**Recorded information:**
--- START ---
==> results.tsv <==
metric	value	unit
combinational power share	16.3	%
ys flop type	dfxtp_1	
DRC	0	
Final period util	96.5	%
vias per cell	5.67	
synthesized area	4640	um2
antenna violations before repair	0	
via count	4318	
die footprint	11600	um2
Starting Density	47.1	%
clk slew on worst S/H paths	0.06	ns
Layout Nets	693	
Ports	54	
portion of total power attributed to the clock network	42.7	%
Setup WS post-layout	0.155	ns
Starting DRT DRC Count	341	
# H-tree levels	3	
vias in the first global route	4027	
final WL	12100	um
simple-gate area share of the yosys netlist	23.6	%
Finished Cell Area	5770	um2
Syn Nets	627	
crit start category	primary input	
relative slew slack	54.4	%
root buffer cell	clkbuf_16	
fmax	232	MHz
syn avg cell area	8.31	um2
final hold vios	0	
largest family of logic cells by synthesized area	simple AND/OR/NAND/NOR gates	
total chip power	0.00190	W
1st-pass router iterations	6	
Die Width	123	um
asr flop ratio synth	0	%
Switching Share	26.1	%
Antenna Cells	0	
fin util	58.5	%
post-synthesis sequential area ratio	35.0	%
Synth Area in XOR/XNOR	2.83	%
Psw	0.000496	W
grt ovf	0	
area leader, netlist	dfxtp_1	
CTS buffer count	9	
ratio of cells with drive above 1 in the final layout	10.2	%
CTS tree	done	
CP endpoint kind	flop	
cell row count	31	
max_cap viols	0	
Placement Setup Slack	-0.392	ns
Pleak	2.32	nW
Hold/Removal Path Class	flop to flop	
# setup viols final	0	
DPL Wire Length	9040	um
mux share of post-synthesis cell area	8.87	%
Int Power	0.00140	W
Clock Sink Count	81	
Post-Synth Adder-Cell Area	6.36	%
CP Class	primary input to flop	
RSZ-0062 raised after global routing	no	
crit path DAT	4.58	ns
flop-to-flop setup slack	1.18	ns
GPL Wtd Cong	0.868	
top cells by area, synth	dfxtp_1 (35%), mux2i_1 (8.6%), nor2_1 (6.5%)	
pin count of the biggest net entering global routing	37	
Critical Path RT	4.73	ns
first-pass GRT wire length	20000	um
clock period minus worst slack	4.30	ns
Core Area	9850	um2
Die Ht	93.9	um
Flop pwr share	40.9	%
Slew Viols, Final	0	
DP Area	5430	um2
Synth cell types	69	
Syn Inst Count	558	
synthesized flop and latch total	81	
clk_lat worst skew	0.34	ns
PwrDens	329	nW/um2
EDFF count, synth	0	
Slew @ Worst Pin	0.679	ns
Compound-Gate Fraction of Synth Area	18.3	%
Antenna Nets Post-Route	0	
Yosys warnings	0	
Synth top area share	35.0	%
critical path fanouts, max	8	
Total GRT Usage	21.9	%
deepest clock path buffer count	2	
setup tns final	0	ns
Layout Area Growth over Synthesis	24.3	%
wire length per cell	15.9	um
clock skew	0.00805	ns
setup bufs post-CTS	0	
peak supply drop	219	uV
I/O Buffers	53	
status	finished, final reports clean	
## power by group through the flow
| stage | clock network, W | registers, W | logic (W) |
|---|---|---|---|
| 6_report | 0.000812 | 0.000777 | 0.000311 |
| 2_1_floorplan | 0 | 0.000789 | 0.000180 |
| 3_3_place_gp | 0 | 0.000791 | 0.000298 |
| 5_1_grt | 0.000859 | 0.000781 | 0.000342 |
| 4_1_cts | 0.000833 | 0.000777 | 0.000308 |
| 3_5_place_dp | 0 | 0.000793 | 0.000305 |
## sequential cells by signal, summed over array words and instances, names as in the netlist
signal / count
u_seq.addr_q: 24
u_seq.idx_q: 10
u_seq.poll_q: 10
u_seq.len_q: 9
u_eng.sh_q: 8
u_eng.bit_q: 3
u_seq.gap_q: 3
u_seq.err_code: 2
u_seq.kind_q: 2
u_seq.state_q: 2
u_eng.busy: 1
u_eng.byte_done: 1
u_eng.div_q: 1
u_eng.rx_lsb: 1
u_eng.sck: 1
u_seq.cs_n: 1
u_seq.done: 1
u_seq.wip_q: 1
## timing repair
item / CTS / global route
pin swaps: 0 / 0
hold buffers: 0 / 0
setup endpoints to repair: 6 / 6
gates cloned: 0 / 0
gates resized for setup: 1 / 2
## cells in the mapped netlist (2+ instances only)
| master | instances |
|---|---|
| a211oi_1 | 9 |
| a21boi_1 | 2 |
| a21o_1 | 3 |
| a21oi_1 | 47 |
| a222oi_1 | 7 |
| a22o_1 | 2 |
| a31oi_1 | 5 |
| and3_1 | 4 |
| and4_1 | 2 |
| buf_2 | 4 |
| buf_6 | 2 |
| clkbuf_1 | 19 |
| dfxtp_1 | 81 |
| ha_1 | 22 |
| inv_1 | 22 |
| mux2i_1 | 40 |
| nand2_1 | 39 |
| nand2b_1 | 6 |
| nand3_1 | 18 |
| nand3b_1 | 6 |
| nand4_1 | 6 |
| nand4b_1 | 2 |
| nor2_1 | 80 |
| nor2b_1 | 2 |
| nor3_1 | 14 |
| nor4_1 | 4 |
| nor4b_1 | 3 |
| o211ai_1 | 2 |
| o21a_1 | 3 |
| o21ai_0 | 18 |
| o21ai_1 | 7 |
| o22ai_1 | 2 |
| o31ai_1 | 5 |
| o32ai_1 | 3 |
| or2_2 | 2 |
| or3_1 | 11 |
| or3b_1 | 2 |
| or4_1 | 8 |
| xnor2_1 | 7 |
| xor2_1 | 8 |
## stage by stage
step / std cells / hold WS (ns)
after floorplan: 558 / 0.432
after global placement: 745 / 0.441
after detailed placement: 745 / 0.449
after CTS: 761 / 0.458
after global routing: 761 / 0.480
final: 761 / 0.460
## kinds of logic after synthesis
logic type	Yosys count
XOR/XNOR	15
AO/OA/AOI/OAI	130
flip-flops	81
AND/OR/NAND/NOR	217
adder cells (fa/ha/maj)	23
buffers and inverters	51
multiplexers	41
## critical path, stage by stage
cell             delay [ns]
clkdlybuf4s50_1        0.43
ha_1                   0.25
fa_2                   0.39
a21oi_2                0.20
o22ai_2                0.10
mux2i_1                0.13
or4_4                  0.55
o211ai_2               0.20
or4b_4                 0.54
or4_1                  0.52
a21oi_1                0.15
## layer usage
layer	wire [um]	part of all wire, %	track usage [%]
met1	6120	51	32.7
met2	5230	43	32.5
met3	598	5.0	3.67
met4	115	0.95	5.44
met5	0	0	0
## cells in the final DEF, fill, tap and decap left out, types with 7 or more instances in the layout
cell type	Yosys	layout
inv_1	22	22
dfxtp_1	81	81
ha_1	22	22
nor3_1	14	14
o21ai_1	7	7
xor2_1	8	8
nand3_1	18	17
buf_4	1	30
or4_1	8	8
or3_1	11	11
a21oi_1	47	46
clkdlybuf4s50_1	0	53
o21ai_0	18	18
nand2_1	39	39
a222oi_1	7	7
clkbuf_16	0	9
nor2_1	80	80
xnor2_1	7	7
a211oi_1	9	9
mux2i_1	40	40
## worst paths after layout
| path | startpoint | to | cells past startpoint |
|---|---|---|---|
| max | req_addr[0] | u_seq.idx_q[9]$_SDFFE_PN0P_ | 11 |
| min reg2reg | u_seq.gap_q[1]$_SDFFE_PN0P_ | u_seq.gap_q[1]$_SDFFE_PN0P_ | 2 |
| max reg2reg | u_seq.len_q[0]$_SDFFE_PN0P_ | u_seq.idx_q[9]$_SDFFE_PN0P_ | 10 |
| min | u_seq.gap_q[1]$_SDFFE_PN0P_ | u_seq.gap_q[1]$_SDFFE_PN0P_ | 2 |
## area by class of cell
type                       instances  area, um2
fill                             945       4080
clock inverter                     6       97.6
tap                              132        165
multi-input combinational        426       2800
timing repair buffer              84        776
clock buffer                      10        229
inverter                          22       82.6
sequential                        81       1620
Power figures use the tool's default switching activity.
--- END ---
**Exercise:** Read through the entries and copy every line that includes "stage".

**Result:**
| stage | clock network, W | registers, W | logic (W) |
## stage by stage
## critical path, stage by stage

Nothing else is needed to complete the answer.